TASK STATEMENT | Below are the records; locate each line with the word "coprocessor" and copy it.

━━━ ENTRIES PROVIDED

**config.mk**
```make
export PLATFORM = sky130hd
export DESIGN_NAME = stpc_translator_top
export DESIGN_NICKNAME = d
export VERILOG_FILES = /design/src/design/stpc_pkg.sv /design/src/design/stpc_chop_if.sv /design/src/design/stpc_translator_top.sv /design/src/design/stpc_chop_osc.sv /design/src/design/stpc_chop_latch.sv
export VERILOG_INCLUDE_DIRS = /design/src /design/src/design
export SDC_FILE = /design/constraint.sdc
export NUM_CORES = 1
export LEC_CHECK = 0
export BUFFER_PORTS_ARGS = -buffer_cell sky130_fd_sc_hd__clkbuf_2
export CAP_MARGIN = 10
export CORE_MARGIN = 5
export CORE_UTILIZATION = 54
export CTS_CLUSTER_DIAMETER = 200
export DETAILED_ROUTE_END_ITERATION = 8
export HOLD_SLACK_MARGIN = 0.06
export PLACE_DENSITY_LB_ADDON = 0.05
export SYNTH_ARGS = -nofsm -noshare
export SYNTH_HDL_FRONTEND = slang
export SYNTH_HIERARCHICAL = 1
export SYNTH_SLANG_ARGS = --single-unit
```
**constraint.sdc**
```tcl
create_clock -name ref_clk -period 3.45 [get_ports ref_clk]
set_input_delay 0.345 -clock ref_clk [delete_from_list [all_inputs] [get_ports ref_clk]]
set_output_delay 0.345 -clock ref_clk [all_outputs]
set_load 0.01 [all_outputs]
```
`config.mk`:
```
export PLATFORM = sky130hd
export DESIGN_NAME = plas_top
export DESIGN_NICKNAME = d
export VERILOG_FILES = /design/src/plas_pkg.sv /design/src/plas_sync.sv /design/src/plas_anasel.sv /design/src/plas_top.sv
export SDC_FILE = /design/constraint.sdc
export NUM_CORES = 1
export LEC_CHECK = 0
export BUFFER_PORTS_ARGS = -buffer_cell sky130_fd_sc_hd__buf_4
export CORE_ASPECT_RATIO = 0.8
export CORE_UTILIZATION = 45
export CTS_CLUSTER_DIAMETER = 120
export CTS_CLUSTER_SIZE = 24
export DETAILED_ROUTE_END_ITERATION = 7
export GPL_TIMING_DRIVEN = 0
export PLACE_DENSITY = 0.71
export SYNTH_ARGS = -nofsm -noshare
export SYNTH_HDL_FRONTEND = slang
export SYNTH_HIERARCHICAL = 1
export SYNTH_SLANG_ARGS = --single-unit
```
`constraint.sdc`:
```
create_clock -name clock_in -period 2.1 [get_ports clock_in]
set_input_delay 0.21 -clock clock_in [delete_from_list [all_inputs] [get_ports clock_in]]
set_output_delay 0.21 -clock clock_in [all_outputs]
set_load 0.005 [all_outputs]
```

━━━━━━
━━━ ENTRIES PROVIDED

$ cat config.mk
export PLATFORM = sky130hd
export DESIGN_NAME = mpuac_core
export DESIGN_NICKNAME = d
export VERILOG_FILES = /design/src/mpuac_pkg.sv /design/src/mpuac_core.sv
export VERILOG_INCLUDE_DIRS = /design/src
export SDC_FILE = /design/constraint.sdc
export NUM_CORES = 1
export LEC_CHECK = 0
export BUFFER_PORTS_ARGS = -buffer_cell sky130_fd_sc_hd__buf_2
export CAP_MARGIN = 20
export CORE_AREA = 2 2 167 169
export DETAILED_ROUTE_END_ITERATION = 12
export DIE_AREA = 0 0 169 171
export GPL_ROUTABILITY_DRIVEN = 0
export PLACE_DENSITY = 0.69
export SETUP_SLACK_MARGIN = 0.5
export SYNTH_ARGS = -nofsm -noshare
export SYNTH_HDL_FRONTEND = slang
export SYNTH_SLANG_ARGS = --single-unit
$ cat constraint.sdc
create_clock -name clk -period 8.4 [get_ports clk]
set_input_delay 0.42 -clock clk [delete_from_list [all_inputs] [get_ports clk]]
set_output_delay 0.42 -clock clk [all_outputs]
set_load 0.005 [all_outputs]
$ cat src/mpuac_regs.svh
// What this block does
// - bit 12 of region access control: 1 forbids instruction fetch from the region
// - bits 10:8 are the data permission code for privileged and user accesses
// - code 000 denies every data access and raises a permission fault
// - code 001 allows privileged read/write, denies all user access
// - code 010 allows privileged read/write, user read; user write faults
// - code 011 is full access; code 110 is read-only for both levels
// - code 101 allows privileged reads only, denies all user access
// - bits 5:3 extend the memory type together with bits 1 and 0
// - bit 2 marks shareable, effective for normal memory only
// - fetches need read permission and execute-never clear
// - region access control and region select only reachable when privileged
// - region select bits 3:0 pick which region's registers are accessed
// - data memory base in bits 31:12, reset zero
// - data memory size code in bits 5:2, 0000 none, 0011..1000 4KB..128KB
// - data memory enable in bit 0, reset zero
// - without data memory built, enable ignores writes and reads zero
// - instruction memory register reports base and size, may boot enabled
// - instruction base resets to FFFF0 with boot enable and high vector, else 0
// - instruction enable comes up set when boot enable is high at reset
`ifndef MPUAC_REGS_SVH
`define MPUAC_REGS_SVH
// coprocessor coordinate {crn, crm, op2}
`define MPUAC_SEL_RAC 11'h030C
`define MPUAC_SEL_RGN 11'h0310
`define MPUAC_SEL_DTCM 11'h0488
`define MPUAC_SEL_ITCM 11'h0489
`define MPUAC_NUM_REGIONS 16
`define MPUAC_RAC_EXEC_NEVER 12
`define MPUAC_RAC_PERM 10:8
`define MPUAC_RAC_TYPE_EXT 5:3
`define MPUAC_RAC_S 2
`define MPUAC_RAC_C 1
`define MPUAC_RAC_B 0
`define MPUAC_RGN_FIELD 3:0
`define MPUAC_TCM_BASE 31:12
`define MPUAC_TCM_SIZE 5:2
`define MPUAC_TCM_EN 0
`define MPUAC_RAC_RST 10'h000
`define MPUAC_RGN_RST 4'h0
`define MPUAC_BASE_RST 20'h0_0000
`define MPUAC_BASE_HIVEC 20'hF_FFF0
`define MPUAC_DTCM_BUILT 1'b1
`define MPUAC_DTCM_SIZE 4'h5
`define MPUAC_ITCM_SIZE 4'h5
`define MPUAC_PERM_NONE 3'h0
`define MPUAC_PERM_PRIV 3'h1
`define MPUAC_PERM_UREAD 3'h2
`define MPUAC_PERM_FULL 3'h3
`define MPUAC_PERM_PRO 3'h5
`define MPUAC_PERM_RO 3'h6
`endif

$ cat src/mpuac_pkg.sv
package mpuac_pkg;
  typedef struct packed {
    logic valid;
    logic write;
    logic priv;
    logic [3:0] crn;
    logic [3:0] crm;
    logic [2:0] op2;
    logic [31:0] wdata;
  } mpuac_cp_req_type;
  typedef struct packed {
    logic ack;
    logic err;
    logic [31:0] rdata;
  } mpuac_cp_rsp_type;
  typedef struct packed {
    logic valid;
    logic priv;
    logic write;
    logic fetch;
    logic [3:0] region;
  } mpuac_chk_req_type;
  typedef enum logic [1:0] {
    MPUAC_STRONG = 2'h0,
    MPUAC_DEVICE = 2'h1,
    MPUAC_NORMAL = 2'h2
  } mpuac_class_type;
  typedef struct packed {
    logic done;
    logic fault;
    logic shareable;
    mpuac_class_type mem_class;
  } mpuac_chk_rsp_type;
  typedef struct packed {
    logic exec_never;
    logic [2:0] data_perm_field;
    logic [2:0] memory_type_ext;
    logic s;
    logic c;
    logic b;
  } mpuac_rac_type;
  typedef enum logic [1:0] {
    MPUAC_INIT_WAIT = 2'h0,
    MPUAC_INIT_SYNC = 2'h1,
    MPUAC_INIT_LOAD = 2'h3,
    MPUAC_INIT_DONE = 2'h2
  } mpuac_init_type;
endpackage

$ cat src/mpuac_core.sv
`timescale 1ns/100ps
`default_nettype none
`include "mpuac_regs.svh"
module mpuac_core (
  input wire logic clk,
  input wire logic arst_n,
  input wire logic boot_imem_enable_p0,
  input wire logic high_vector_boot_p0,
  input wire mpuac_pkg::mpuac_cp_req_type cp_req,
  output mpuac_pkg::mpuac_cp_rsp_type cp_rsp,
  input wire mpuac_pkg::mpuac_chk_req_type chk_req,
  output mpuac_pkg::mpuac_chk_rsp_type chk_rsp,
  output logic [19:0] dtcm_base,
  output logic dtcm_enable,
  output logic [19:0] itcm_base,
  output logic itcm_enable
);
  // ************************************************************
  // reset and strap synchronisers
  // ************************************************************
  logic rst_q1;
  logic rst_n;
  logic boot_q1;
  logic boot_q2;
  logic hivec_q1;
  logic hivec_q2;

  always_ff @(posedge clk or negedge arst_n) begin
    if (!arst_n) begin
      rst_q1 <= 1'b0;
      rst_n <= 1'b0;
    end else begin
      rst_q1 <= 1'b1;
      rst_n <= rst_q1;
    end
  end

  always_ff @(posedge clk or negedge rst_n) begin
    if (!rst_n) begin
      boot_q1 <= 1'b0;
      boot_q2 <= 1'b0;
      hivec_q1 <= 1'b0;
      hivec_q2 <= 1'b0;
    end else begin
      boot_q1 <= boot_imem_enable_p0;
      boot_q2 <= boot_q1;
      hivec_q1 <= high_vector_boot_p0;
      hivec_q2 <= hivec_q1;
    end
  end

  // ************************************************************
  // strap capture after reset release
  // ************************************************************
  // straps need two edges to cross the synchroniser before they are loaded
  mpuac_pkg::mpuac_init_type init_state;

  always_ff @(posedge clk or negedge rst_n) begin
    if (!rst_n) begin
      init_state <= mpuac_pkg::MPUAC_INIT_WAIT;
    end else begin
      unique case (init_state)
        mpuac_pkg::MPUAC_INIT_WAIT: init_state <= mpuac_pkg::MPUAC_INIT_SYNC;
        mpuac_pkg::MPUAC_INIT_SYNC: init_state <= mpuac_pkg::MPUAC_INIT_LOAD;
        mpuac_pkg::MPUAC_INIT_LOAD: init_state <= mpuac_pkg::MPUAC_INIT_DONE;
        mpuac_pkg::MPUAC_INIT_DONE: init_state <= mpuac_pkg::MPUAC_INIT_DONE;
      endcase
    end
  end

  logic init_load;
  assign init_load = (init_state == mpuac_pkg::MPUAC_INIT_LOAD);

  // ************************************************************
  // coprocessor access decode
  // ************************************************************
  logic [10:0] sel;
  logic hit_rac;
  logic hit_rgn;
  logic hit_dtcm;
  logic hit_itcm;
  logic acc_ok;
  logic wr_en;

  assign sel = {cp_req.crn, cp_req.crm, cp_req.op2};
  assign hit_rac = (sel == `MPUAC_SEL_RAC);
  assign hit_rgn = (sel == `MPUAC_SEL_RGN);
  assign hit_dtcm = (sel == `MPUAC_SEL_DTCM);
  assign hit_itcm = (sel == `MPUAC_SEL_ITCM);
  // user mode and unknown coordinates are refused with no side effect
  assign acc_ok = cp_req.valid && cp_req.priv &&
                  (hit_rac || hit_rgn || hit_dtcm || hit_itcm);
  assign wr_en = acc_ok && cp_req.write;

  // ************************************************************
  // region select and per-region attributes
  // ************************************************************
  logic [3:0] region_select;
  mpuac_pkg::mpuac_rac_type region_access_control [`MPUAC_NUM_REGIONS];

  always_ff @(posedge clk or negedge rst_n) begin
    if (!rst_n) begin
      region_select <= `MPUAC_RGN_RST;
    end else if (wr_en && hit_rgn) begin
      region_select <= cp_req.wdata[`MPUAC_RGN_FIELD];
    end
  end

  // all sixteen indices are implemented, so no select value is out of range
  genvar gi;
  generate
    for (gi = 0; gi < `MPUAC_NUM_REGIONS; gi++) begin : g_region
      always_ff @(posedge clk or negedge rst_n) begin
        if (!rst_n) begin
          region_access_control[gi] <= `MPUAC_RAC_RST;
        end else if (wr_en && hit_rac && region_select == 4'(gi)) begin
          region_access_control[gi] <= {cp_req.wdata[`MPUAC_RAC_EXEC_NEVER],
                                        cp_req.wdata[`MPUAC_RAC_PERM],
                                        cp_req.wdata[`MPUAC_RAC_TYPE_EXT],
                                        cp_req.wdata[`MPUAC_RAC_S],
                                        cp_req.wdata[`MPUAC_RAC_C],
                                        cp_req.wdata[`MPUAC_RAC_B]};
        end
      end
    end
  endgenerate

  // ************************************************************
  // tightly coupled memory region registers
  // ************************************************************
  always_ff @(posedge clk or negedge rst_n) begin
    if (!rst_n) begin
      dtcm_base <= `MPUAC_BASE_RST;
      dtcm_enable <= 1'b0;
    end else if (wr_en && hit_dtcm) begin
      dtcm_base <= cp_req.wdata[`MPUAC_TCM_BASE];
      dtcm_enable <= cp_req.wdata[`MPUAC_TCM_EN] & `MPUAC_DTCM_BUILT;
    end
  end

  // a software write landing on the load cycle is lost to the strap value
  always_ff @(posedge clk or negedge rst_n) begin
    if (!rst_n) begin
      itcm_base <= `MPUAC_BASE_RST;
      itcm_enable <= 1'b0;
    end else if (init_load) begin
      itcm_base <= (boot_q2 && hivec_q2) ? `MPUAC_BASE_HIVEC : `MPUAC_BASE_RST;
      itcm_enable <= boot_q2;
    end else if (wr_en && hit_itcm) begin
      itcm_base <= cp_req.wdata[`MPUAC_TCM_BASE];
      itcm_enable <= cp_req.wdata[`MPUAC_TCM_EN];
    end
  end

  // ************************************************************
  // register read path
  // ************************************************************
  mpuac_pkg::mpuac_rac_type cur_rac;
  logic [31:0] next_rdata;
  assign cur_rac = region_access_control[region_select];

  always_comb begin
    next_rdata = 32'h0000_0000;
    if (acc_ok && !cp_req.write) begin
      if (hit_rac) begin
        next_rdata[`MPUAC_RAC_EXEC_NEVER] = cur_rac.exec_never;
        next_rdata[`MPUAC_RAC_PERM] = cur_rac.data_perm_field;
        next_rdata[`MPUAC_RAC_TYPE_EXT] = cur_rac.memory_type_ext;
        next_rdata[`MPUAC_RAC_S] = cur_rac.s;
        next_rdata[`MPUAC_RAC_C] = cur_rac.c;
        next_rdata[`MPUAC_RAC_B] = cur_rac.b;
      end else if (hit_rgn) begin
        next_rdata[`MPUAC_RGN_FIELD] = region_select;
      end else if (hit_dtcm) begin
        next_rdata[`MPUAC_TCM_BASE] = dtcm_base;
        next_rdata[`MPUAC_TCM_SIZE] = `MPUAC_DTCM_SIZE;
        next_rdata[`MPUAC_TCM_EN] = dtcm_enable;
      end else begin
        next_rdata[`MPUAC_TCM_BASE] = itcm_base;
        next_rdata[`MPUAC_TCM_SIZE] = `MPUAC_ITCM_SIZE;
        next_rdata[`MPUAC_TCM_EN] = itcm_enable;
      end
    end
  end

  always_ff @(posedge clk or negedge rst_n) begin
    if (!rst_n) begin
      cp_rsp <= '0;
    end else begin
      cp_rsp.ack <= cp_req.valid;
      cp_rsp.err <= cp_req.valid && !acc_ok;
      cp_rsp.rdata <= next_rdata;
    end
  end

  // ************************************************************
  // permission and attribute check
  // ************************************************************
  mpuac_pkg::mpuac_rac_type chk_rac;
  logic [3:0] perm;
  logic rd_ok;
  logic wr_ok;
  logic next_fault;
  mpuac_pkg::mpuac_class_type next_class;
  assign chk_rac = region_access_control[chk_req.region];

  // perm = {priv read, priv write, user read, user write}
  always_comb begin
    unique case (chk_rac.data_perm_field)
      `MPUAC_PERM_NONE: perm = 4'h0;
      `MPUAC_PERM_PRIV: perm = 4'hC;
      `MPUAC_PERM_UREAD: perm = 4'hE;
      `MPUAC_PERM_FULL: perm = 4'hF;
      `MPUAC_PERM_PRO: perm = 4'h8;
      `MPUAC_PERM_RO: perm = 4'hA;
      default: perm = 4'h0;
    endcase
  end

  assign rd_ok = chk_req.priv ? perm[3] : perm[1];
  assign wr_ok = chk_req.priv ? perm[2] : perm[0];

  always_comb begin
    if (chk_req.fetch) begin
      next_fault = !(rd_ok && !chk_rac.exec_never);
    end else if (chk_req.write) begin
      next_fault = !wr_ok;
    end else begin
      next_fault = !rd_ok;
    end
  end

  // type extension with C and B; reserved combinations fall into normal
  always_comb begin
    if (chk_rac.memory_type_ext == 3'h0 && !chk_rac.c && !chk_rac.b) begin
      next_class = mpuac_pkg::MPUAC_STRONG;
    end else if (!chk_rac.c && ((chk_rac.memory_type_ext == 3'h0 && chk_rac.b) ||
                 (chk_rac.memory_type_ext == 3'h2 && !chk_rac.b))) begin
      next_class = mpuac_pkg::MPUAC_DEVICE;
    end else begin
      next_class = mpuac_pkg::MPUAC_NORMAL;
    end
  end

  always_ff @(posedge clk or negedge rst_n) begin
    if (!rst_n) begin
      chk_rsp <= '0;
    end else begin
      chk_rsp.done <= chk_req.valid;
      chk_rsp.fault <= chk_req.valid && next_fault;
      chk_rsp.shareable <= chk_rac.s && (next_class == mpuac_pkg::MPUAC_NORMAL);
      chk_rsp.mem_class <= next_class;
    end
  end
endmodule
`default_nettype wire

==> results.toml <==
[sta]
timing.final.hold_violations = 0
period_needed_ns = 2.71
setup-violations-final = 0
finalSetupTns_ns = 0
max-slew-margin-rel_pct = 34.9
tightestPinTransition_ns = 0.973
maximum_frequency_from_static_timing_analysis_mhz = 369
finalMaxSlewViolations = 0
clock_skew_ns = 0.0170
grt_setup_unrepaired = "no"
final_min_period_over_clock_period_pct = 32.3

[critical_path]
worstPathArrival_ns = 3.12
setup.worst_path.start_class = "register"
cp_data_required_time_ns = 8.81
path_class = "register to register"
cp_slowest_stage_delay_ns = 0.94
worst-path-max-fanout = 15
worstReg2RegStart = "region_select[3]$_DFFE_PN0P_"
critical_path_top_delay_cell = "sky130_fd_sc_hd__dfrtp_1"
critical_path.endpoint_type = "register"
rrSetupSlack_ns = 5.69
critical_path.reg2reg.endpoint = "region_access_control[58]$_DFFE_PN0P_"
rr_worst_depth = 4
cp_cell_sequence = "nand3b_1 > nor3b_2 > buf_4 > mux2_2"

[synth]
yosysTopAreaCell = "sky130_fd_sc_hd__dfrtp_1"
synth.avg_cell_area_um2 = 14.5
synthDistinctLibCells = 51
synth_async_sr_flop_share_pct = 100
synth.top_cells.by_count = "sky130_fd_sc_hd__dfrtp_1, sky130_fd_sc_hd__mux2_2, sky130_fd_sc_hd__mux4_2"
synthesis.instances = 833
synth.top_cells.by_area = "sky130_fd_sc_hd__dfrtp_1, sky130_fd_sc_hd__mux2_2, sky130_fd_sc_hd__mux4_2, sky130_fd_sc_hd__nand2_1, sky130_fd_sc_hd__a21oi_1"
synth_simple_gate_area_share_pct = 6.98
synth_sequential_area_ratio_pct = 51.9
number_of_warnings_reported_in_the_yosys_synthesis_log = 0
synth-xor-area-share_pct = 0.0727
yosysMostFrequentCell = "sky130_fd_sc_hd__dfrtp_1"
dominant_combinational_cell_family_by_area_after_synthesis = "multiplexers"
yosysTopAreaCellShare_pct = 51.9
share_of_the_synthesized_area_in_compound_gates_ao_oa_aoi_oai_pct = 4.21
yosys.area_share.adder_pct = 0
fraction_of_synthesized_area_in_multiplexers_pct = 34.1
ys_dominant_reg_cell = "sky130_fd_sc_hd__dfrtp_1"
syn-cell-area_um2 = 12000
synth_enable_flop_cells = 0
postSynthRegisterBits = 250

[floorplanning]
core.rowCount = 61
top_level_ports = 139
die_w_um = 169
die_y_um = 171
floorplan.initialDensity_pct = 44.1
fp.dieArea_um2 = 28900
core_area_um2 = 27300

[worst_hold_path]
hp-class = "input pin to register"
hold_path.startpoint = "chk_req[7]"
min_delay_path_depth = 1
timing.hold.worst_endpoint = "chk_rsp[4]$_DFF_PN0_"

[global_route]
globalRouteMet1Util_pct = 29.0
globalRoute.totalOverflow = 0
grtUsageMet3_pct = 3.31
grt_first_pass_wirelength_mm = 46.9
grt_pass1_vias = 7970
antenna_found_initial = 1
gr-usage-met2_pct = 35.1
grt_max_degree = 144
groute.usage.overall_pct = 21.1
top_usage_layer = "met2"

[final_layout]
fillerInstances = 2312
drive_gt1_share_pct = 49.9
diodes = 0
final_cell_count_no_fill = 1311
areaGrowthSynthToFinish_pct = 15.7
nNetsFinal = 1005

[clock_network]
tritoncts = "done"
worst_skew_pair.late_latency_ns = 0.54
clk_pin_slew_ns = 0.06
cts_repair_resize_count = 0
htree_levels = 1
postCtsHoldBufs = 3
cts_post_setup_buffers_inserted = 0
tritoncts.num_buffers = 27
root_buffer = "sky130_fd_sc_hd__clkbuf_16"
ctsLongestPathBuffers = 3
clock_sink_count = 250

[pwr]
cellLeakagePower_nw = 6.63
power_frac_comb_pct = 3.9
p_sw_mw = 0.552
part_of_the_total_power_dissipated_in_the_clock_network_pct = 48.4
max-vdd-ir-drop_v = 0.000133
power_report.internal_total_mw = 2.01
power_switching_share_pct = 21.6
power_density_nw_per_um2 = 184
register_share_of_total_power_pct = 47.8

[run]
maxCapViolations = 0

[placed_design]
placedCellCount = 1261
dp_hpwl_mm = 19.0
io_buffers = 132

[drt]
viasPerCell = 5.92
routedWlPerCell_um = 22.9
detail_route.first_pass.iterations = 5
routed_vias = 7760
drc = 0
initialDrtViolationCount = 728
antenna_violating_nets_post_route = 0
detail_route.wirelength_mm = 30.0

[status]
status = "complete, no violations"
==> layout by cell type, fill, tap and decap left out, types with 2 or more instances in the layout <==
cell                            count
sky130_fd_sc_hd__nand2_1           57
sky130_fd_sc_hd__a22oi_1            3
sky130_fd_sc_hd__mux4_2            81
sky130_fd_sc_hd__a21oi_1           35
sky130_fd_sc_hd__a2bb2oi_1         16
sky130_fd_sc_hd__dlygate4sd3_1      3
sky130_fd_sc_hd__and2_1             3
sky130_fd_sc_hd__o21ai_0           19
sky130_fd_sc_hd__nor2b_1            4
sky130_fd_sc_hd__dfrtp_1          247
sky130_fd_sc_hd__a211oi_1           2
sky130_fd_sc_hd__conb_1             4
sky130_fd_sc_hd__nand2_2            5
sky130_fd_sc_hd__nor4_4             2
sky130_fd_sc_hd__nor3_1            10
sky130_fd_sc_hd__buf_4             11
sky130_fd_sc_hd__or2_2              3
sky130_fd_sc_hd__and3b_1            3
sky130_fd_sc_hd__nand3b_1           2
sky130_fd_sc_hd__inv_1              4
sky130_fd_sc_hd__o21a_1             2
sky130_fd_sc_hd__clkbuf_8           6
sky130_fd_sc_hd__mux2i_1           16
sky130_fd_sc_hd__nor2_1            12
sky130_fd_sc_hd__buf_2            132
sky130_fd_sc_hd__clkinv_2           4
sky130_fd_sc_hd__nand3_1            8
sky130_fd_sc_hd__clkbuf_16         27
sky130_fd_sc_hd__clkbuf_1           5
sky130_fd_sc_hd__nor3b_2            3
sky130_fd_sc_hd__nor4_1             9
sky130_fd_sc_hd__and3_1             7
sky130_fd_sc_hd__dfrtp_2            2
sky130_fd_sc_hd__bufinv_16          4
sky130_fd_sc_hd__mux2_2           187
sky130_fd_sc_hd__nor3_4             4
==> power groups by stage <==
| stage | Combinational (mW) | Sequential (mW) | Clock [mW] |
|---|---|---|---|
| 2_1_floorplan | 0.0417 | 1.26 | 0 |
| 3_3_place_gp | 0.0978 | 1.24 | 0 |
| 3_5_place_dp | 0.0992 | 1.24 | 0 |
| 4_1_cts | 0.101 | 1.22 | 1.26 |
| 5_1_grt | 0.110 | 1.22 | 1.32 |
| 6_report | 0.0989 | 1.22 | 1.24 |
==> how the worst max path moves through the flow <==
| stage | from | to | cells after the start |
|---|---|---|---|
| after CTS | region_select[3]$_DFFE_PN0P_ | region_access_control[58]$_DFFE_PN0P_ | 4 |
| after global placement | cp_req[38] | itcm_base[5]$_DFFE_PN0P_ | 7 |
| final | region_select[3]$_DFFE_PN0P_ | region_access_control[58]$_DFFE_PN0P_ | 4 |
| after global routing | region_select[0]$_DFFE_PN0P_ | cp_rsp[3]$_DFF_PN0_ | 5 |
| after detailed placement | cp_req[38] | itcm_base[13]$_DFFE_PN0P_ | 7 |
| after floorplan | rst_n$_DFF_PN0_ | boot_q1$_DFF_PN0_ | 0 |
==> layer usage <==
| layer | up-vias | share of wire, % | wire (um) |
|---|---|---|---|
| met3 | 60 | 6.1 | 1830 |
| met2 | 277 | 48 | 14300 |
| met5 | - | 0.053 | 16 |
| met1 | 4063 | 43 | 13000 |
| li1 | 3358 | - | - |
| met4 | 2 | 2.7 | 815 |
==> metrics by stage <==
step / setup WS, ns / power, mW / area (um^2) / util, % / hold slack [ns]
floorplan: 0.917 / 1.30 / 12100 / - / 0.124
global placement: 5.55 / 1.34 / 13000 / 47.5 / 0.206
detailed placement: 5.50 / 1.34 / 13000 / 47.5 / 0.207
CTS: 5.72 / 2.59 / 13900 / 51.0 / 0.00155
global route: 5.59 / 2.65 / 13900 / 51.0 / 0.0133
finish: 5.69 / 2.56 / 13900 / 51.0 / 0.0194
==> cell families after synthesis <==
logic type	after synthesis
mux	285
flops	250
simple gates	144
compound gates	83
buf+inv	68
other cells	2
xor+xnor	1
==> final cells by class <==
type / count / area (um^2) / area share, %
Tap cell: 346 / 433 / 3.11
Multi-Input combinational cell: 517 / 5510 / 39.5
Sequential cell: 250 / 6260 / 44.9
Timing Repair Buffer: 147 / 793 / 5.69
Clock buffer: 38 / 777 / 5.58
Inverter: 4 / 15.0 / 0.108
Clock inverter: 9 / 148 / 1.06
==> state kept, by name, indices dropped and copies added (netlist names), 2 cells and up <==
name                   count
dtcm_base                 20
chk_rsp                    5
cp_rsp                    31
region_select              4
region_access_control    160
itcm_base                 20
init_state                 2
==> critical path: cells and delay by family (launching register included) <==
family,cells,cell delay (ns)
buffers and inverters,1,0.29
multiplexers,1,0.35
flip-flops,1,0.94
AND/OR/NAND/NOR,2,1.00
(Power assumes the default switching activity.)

━━━━━━

FINISHED TASK |
// coprocessor coordinate {crn, crm, op2}
  // coprocessor access decode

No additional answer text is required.